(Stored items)
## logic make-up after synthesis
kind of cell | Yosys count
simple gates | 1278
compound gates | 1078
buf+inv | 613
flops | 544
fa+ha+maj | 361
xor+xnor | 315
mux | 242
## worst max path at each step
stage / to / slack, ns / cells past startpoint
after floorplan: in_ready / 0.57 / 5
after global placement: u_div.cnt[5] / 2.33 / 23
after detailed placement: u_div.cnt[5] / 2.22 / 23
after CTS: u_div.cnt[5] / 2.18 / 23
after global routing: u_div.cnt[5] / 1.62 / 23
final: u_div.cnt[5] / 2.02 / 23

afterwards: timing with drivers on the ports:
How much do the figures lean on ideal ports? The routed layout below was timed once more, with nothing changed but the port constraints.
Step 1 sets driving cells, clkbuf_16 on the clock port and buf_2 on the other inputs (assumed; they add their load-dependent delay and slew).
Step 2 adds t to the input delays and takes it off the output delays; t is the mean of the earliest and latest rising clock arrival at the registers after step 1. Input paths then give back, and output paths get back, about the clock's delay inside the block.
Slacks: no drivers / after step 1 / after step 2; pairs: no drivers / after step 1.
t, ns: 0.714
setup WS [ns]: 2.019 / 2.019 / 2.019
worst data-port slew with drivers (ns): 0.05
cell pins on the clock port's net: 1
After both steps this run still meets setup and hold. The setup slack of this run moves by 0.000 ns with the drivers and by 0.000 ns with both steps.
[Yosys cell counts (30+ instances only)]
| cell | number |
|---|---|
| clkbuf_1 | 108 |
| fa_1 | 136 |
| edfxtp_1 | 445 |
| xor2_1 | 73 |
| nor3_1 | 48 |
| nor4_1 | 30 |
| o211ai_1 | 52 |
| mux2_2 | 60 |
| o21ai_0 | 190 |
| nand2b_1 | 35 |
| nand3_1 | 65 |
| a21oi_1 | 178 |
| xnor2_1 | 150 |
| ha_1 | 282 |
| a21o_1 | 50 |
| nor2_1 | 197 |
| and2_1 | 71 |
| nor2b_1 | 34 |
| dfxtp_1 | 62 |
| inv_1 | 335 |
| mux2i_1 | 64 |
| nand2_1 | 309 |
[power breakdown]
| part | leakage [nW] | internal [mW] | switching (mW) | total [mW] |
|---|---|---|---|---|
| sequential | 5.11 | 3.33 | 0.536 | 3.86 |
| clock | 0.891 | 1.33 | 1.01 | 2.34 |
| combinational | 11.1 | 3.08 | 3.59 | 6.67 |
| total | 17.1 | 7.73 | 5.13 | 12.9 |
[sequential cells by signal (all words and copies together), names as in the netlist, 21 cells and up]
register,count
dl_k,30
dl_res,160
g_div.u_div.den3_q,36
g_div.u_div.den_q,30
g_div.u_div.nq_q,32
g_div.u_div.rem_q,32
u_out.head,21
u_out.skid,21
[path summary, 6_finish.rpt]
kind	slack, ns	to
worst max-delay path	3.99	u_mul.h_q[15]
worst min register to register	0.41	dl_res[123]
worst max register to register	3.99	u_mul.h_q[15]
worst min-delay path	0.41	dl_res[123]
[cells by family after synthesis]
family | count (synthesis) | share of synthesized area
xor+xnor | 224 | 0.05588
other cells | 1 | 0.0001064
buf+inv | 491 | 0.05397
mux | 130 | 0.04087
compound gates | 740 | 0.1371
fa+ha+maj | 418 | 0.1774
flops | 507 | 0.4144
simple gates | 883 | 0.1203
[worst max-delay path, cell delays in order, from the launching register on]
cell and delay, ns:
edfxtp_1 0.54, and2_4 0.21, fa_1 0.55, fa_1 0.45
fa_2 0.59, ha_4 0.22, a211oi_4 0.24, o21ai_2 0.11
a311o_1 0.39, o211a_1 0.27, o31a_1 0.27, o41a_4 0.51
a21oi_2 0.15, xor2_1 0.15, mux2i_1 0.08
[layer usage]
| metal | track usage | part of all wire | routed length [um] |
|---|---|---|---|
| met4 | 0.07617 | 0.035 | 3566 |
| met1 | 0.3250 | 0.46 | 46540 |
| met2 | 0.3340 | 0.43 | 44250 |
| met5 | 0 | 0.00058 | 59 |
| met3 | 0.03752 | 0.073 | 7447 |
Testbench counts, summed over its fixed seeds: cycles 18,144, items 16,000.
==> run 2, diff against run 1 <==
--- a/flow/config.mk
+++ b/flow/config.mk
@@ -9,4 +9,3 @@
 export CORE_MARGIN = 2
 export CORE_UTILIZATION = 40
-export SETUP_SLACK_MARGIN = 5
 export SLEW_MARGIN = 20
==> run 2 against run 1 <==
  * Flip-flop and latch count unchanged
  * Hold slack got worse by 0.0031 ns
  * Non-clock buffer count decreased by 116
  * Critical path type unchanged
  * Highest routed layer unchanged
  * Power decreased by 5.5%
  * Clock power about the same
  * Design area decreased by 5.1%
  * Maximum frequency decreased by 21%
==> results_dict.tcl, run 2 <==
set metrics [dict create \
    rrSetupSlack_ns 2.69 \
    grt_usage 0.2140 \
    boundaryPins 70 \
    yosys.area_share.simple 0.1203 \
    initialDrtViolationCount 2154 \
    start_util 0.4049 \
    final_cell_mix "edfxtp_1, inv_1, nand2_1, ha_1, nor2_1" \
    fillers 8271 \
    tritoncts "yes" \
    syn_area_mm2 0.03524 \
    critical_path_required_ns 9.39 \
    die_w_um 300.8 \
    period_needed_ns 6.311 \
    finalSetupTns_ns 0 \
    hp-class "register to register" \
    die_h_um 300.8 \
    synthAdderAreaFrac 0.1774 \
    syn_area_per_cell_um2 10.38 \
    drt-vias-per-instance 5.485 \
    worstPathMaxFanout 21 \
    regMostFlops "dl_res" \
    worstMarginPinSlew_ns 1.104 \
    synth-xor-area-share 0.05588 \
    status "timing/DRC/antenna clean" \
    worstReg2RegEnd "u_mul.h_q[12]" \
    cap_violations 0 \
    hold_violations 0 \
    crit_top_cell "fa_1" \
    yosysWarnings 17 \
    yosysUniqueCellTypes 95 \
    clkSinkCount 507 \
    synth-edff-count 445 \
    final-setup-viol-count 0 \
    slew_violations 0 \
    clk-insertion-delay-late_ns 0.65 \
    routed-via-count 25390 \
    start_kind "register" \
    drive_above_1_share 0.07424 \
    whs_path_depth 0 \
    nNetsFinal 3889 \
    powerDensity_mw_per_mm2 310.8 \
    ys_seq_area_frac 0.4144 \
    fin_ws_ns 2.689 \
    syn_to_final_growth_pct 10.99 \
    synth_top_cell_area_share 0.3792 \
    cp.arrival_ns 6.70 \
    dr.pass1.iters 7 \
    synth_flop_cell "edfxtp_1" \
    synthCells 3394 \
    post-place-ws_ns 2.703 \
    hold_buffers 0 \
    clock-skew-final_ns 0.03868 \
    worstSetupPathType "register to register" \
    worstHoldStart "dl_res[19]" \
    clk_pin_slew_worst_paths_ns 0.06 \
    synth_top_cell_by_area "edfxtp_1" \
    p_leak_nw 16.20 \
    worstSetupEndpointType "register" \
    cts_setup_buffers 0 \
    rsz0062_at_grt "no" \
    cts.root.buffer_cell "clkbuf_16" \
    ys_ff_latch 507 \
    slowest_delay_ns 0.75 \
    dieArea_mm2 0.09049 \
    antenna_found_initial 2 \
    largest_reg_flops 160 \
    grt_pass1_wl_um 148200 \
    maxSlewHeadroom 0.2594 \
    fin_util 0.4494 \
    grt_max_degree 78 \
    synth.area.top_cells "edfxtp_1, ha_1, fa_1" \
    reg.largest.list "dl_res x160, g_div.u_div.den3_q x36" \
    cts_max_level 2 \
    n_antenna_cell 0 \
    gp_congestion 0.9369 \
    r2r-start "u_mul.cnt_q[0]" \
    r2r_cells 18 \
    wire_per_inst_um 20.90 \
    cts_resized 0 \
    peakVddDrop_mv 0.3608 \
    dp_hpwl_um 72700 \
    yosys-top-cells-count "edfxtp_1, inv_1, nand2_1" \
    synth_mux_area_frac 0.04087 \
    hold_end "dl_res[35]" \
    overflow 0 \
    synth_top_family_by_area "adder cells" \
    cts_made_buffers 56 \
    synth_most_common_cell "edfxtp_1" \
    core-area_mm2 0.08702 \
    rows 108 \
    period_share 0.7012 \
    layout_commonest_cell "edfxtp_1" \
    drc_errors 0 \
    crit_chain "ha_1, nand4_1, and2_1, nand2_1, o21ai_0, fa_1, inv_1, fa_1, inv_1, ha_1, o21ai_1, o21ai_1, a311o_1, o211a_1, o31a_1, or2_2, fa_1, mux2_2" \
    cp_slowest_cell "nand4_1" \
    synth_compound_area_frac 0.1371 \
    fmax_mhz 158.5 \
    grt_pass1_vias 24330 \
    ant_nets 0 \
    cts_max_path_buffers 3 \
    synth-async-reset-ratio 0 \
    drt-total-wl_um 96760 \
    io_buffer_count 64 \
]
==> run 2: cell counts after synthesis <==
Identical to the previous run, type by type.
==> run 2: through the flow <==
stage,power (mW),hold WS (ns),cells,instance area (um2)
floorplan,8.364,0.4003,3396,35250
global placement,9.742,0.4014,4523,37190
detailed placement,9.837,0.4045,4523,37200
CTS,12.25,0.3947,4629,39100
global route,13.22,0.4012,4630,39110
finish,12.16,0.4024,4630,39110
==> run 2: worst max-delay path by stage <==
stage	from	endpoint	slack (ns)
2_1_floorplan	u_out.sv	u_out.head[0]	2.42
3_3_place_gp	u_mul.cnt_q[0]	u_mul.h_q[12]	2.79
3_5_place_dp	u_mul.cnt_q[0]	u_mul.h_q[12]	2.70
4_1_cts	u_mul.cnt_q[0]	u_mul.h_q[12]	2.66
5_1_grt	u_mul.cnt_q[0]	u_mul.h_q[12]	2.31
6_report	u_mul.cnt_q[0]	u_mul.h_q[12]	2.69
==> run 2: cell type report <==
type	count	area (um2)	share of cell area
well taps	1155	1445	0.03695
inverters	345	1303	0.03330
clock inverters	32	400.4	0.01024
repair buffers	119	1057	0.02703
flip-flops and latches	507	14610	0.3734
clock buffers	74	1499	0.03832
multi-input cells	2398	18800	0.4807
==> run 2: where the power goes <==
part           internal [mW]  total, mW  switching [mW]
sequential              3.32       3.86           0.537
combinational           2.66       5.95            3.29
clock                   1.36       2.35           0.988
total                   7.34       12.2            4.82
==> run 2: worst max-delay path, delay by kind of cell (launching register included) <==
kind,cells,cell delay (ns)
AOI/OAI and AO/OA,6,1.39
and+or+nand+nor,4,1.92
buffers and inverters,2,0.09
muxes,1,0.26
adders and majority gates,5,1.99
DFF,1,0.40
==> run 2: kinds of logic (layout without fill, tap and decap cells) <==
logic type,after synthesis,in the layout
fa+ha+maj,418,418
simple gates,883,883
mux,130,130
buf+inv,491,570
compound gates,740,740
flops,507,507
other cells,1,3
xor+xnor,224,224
From an optimization exercise on the open Yosys and OpenROAD flow, aimed at small area, a short achievable clock period and few clock cycles; shortcuts taken in it are not production practice. The RTL was checked by simulation tests, not by an equivalence proof against the original design. Power is estimated from default activity; no workload was simulated.

**config.mk**
```make
export PLATFORM = sky130hd
export DESIGN_NAME = array_list_engine
export DESIGN_NICKNAME = array_list_engine
export VERILOG_FILES = /design/flow/design.v
export SDC_FILE = /design/flow/constraint.sdc
export NUM_CORES = 4
export LEC_CHECK = 0
export CAP_MARGIN = 20
export CORE_MARGIN = 2
export CORE_UTILIZATION = 40
export SLEW_MARGIN = 20
```
**constraint.sdc**
```tcl
create_clock -name core_clock -period 6.0 [get_ports {clk}]
set_input_delay 1.2000 -clock core_clock [delete_from_list [all_inputs] [get_ports {clk}]]
set_output_delay 1.2000 -clock core_clock [all_outputs]
set_load 0.01 [all_outputs]
```
**design.v**
```verilog
`timescale 1ns / 1ps
package ale_pkg;
    localparam int DEF_CAPACITY = 128;
    localparam int OP_W    = 3;
    localparam int VALUE_W = 32;
    localparam int POS_W   = 7;
    localparam int COUNT_W = 8;
    localparam logic [OP_W-1:0] OP_APPEND     = 3'd0;
    localparam logic [OP_W-1:0] OP_DEL_LAST   = 3'd1;
    localparam logic [OP_W-1:0] OP_DEL_AT     = 3'd2;
    localparam logic [OP_W-1:0] OP_SEARCH     = 3'd3;
    localparam logic [OP_W-1:0] OP_SEARCH_DEL = 3'd4;
    typedef struct packed {
        logic capture;    
        logic append;     
        logic dec;        
        logic set_ok;
        logic ptr_zero;   
        logic ptr_pin;    
        logic hit;        
        logic rd_en;      
        logic shift_wr;   
        logic publish;    
    } ale_cmd_t;
    typedef struct packed {
        logic [OP_W-1:0] op;
        logic            full;
        logic            empty;
        logic            pin_ok;
        logic            ptr_end;
        logic            rv;
        logic            match;
    } ale_status_t;
endpackage
`timescale 1ns / 1ps
module array_list_engine
#(
    parameter int CAPACITY = ale_pkg::DEF_CAPACITY
)
(
    input  logic                                clk,
    input  logic                                rst_n,
    input  logic                                req_valid,
    output logic                                req_ready,
    input  logic [ale_pkg::OP_W-1:0]            req_op,
    input  logic signed [ale_pkg::VALUE_W-1:0]  req_value,
    input  logic [ale_pkg::POS_W-1:0]           req_position_in,
    output logic                                rsp_valid,
    input  logic                                rsp_ready,
    output logic                                rsp_ok,
    output logic [ale_pkg::POS_W-1:0]           rsp_position_out,
    output logic [ale_pkg::COUNT_W-1:0]         rsp_count_out
);
    localparam int N  = CAPACITY;
    localparam int VW = ale_pkg::VALUE_W;
    localparam int PW = ale_pkg::POS_W;
    localparam int CW = ale_pkg::COUNT_W;
    localparam int RW = 1 + PW + CW;
    logic                   r_v;
    logic [ale_pkg::OP_W-1:0] r_op;
    logic [VW-1:0]          r_val;
    logic [PW-1:0]          r_pin;
    logic                   o0_v;
    logic                   o1_v;
    logic [RW-1:0]          o0;
    logic [RW-1:0]          o1;
    logic                   exec;
    logic                   take;
    logic                   pop;
    assign exec      = r_v && !o1_v;
    assign req_ready = !r_v || !o1_v;
    assign take      = req_valid && req_ready;
    assign pop       = o0_v && rsp_ready;
    always_ff @(posedge clk or negedge rst_n)
    begin
        if (!rst_n)
            r_v <= 1'b0;
        else if (req_ready)
            r_v <= req_valid;
    end
    always_ff @(posedge clk)
    begin
        if (take)
        begin
            r_op  <= req_op;
            r_val <= req_value;
            r_pin <= req_position_in;
        end
    end
    logic [VW-1:0]  ent [N];
    logic [N-1:0]   vld;           
    logic [CW-1:0]  cnt;
    logic           is_app;
    logic           is_dlast;
    logic           is_dat;
    logic           is_srch;
    logic           is_sdel;
    logic           full;
    logic           empty;
    logic           pin_ok;
    assign is_app   = (r_op == ale_pkg::OP_APPEND);
    assign is_dlast = (r_op == ale_pkg::OP_DEL_LAST);
    assign is_dat   = (r_op == ale_pkg::OP_DEL_AT);
    assign is_srch  = (r_op == ale_pkg::OP_SEARCH);
    assign is_sdel  = (r_op == ale_pkg::OP_SEARCH_DEL);
    assign full     = vld[N-1];
    assign empty    = !vld[0];
    assign pin_ok   = ({1'b0, r_pin} < cnt);
    logic [N-1:0]   mv;
    always_comb
    begin
        for (int i = 0; i < N; i++)
            mv[i] = vld[i] && (ent[i] == r_val);
    end
    logic [N-1:0]   pm;
    always_comb
    begin
        logic [N-1:0] t;
        t = mv;
        for (int d = 1; d < N; d = d * 2)
            t = t | (t << d);
        pm = t;
    end
    logic           found;
    logic [N-1:0]   first;         
    logic [PW-1:0]  hit_pos;
    assign found = pm[N-1];
    assign first = pm & ~(pm << 1);
    always_comb
    begin
        hit_pos = '0;
        for (int i = 0; i < N; i++)
            if (first[i])
                hit_pos = hit_pos | PW'(i);
    end
    logic [N-1:0]   ge;
    always_comb
    begin
        for (int i = 0; i < N; i++)
            ge[i] = (PW'(i) >= r_pin);
    end
    logic [N-1:0]   at_cnt;
    assign at_cnt = vld ^ {vld[N-2:0], 1'b1};
    logic           do_app;
    logic           do_dec;
    logic           res_ok;
    logic [PW-1:0]  res_pos;
    logic [N-1:0]   shift;
    assign do_app  = exec && is_app && !full;
    assign do_dec  = exec && ((is_dlast && !empty) || (is_dat && pin_ok) || (is_sdel && found));
    assign res_ok  = (is_app && !full) || (is_dlast && !empty) || (is_dat && pin_ok)
                     || ((is_srch || is_sdel) && found);
    assign res_pos = (is_srch || is_sdel) ? hit_pos : '0;
    assign shift   = exec ? (({N{is_dat && pin_ok}} & ge) | ({N{is_sdel}} & pm)) : '0;
    always_ff @(posedge clk)
    begin
        for (int i = 0; i < N - 1; i++)
        begin
            if (do_app && at_cnt[i])
                ent[i] <= r_val;
            else if (shift[i])
                ent[i] <= ent[i + 1];
        end
        if (do_app && at_cnt[N-1])
            ent[N-1] <= r_val;
    end
    logic [CW-1:0]  cnt_next;
    always_comb
    begin
        cnt_next = cnt;
        if (do_app)
            cnt_next = cnt + CW'(1);
        else if (do_dec)
            cnt_next = cnt - CW'(1);
    end
    always_ff @(posedge clk or negedge rst_n)
    begin
        if (!rst_n)
        begin
            vld <= '0;
            cnt <= '0;
        end
        else
        begin
            cnt <= cnt_next;
            if (do_app)
                vld <= {vld[N-2:0], 1'b1};
            else if (do_dec)
                vld <= {1'b0, vld[N-1:1]};
        end
    end
    logic [RW-1:0]  res;
    assign res = {res_ok, res_pos, cnt_next};
    always_ff @(posedge clk or negedge rst_n)
    begin
        if (!rst_n)
        begin
            o0_v <= 1'b0;
            o1_v <= 1'b0;
        end
        else
        begin
            if (pop)
            begin
                o0_v <= o1_v || exec;
                o1_v <= 1'b0;
            end
            else if (exec)
            begin
                o0_v <= 1'b1;
                o1_v <= o0_v;
            end
        end
    end
    always_ff @(posedge clk)
    begin
        if (pop)
        begin
            if (o1_v)
                o0 <= o1;
            else
                o0 <= res;
        end
        else if (exec)
        begin
            if (o0_v)
                o1 <= res;
            else
                o0 <= res;
        end
    end
    assign rsp_valid        = o0_v;
    assign rsp_ok           = o0[RW-1];
    assign rsp_position_out = o0[RW-2 -: PW];
    assign rsp_count_out    = o0[CW-1:0];
endmodule
```
**run.sh**
```bash
#!/bin/bash
# synth_recipe.tcl (not shown) runs the flow's synth.tcl, then flattens the netlist and writes it again
# the make line also repeats each setting of config.mk as NAME=value (left out here)
make -C /OpenROAD-flow-scripts/flow DESIGN_CONFIG=/design/flow/config.mk WORK_HOME=/design/flow/orfs CLKGATE_MAP_FILE= SYNTH_SCRIPT=/design/flow/synth_recipe.tcl finish
```
==> results.txt <==
==> flip-flops by register name (all words and copies together) (netlist names) <==
register,flops
r_v,1
o1_v,1
o1,16
ent,4096
r_val,32
cnt,8
o0,16
o0_v,1
r_op,3
r_pin,7
vld,128
==> power groups by stage <==
| stage | registers [uW] | clock network [uW] | logic, uW |
|---|---|---|---|
| after detailed placement | 35200 | 0 | 15200 |
| after global placement | 35200 | 0 | 15300 |
| after floorplan | 35000 | 0 | 8500 |
| after global routing | 34700 | 30400 | 16200 |
| after CTS | 34600 | 29400 | 15400 |
| final | 34600 | 29200 | 15900 |
==> layout make-up <==
class / instances / area [um^2]
antenna: 22 / 55.05
clock buffer: 597 / 12380
clock inverter: 268 / 2610
fill: 53261 / 319300
inverter: 48 / 300.3
multi-input combinational: 13560 / 97790
sequential: 4309 / 128700
tap: 7782 / 9737
timing repair buffer: 1476 / 15190
==> worst reg2reg max path: cells and delay by family (launching register included) <==
kind            cells  cell delay [ns]
compound gates      1             0.06
xor+xnor            1             0.16
buf+inv             5             1.30
flops               1             0.46
mux                 1             0.34
simple gates       10             3.43
==> metal layers <==
metal  track usage [%]  routed length [um]  vias up
met1             40.67              370400    83968
met2             44.69              395700     8607
li1                  -                   -    70915
met4             12.25               45050       26
met3             5.159               85760     1638
met5                 0                 177        -
==> metrics by stage <==
stage | total power [uW] | cell area, um^2 | cells | setup TNS [ns]
floorplan | 43460 | 235600 | 19693 | 0
global route | 81300 | 266700 | 28041 | -0.04744
detailed placement | 50480 | 250500 | 27115 | -46.81
finish | 79650 | 266800 | 28062 | -0.01207
global placement | 50500 | 250400 | 27112 | -49.04
CTS | 79310 | 265700 | 27982 | 0
==> final timing paths <==
check	startpoint	to	slack, ns	cells after the start
min in group core_clock	o1[9]$_DFFE_PP_	o0[9]$_DFFE_PP_	0.51	2
max in group asynchronous	rst_n	vld[82]$_DFFE_PN0P_	4.67	2
min	rst_n	vld[22]$_DFFE_PN0P_	0.15	1
min reg2reg	o1[9]$_DFFE_PP_	o0[9]$_DFFE_PP_	0.51	2
max reg2reg	r_val[19]$_DFFE_PP_	o0[14]$_DFFE_PP_	-0.01	18
max	r_val[19]$_DFFE_PP_	o0[14]$_DFFE_PP_	-0.01	18
==> synth_stat cells, types with 17 or more instances <==
master / number
nor2b_1: 18
buf_12: 17
o21ai_0: 2307
xnor2_1: 1096
buf_8: 74
and4_1: 17
nor2_1: 136
inv_1: 43
nand2b_1: 31
buf_2: 155
nand2_1: 2556
a21oi_1: 143
nand4_1: 390
buf_6: 257
nand3_1: 258
and2_1: 21
and3_1: 28
nor3_1: 172
mux2_2: 2032
or3_1: 53
mux2i_1: 100
clkbuf_1: 1130
xor2_1: 3093
nor4_1: 755
buf_4: 103
a22oi_1: 22
or4_1: 61
dfrtp_1: 139
o22ai_1: 20
edfxtp_1: 4170
buf_1: 40
==> what timing repair did <==
| item | 4_1_cts | 5_1_grt |
|---|---|---|
| cloned | 1 | 3 |
| buffers inserted | 1 | 49 |
| gates resized for setup | 25 | 60 |
| pin swaps | 2 | 2 |
| endpoints found under the setup margin | 277 | 82 |
==> cells by family (layout without fill, tap and decap cells) <==
logic type / after synthesis / in the layout / share of synthesized area, %
and+or+nand+nor: 4593 / 4593 / 9.314
DFF: 4309 / 4309 / 54.63
xor gates and xnor gates: 4189 / 4189 / 15.57
AOI/OAI and AO/OA: 2638 / 2638 / 5.858
muxes: 2132 / 2132 / 10.14
buffers and inverters: 1824 / 2389 / 4.443
adders and majority gates: 8 / 8 / 0.04249
other: 0 / 22 / 0
==> results.toml <==
[outcome]
so.violations = "negative setup slack"
status = "complete, but fails checks"

[yosys]
syn_area_um2 = 235600
yosysTopAreaCellShare_pct = 53.15
synth-edff-count = 4170
ys.flop_type = "edfxtp_1"
yosysSeqAreaShare_pct = 54.63
synth_top_area_cell = "edfxtp_1"
syn_nets = 19747
synth_area_leaders = "edfxtp_1, xor2_1, mux2_2"
syn_inst = 19693
ys_ff_latch = 4309
synthArstFlopShare_pct = 3.226
synth_warnings = 2
syn_area_per_cell_um2 = 11.96
synth.distinct_cells = 95

[place]
post-place-ws_ns = -0.7427
gp_congestion = 1.014
portBuffers = 63
hpwlAfterDp_um = 631900

[grt]
grt_pass1_vias = 158625
gr-total-overflow = 0
grt_pass1_wl_um = 1247000
grt_start_max_net_pins = 103
grt.total_usage_pct = 29.13
antenna_found_initial = 70

[floorplanning]
row_count = 281
start_util_pct = 40.19
die_h_um = 771.4
die_x_um = 771.4
design.core.area_um2 = 586100
die_area_um2 = 595100
io_pins = 64

[final_layout]
nNetsFinal = 19913
areaGrowthSynthToFinish_pct = 13.24
layout-drive-gt1-share_pct = 21.66
mostFrequentLayoutCells = "edfxtp_1, xor2_1, nand2_1"
final_util_pct = 45.51
layout_commonest_cell = "edfxtp_1"

[sta]
fin_hold_ws_ns = 0.1503
fin_skew_ns = 0.1040
period_minus_slack_ns = 6.012
setup_ws_ns = -0.01207
max_freq_mhz = 166.3
slew_headroom_pct = 16.89
worst_pin_slew_ns = 1.234
timing_max_transition_violations_final = 0
hold_viol = 0
setup_violations = 1
min_period_over_period_pct = 100.2

[hold_path]
min_path_type = "input pin to asynchronous set/reset pin"

[power]
clockPowerShare_pct = 36.6
swShare_pct = 31.03
p_seq_share_pct = 43.5
p_int_uw = 54930
pwr_density_cell_nw_per_um2 = 298.6
ir_drop_v = 0.0002740
comb_power_share_pct = 19.9
p_leak_uw = 0.08771
switchingPower_uw = 24720

[setup_path]
crit_family = "simple AND/OR/NAND/NOR gates"
crit_chain = "clkbuf_16 > buf_8 > xor2_1 > nor4_1 > nand4_1 > or4_1 > nand4bb_1 > buf_4 > or4_1 > buf_12 > or4_4 > or4_4 > mux2_2 > or4_1 > or3_1 > nor4_4 > buf_4 > o31ai_1"
worstPathMaxFanout = 19
crit_type = "flip-flop to flip-flop"
cp_slowest_cell = "or4_4"
path_buf_inv = 5
end_kind = "flip-flop"
cpMostUsedCell = "or4_1"
worst_ep_arrival_time_ns = 6.83
timing.critical_path.from_type = "flip-flop"
required_ns = 6.82
slowest_delay_ns = 0.62

[clocking]
clk_pin_slew_worst_paths_ns = 0.06
clkSinkCount = 4309
clk_latency_ns = 1.11
cts_tree = "yes"
root_buffer = "clkbuf_16"
clockBufferDepth = 4
ctsHtreeMaxLevel = 5
cts_buffers = 464
cts_hold_buf = 0

[job]
max_cap_viol_count = 0

[detailed_routing]
drt_first_pass_iters = 9
vias = 165154
drtIter0Drc = 21941
ant_nets = 0
routed_wl_um = 897000
drc_errors = 0
wl_per_cell_um = 31.97
via_per_inst = 5.885
Testbench counts, summed over its fixed seeds: cycles 4,816.

[re-timing with driven ports]
The results above use ideal ports. As a check the final layout listed here was re-extracted and re-timed, cells and wires unchanged. Step 1 sets driving cells, clkbuf_16 on the clock port and buf_2 on the other inputs (assumed; they add their load-dependent delay and slew). Step 2 also shifts input and output timing later by t, the mid clock arrival at the registers, as if the neighbouring blocks saw the same clock. a / b / c = ideal / step 1 / step 2; a / b = the first two.
shift t [ns]: 1.183
setup slack, ns: -0.012 / -0.012 / -0.012
worst hold slack (ns): 0.150 / 0.076 / 0.506
clock arrival spread, ns: 0.104 / 0.104
pins driven straight from the clock port: 1
The setup slack of this run moves by 0.000 ns with the drivers and by 0.000 ns with both steps.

:: WHAT YOU HAVE TO DO ::
Please report only the number of lines above that include "part".

:: RESPONSE TO THE TASK ::
3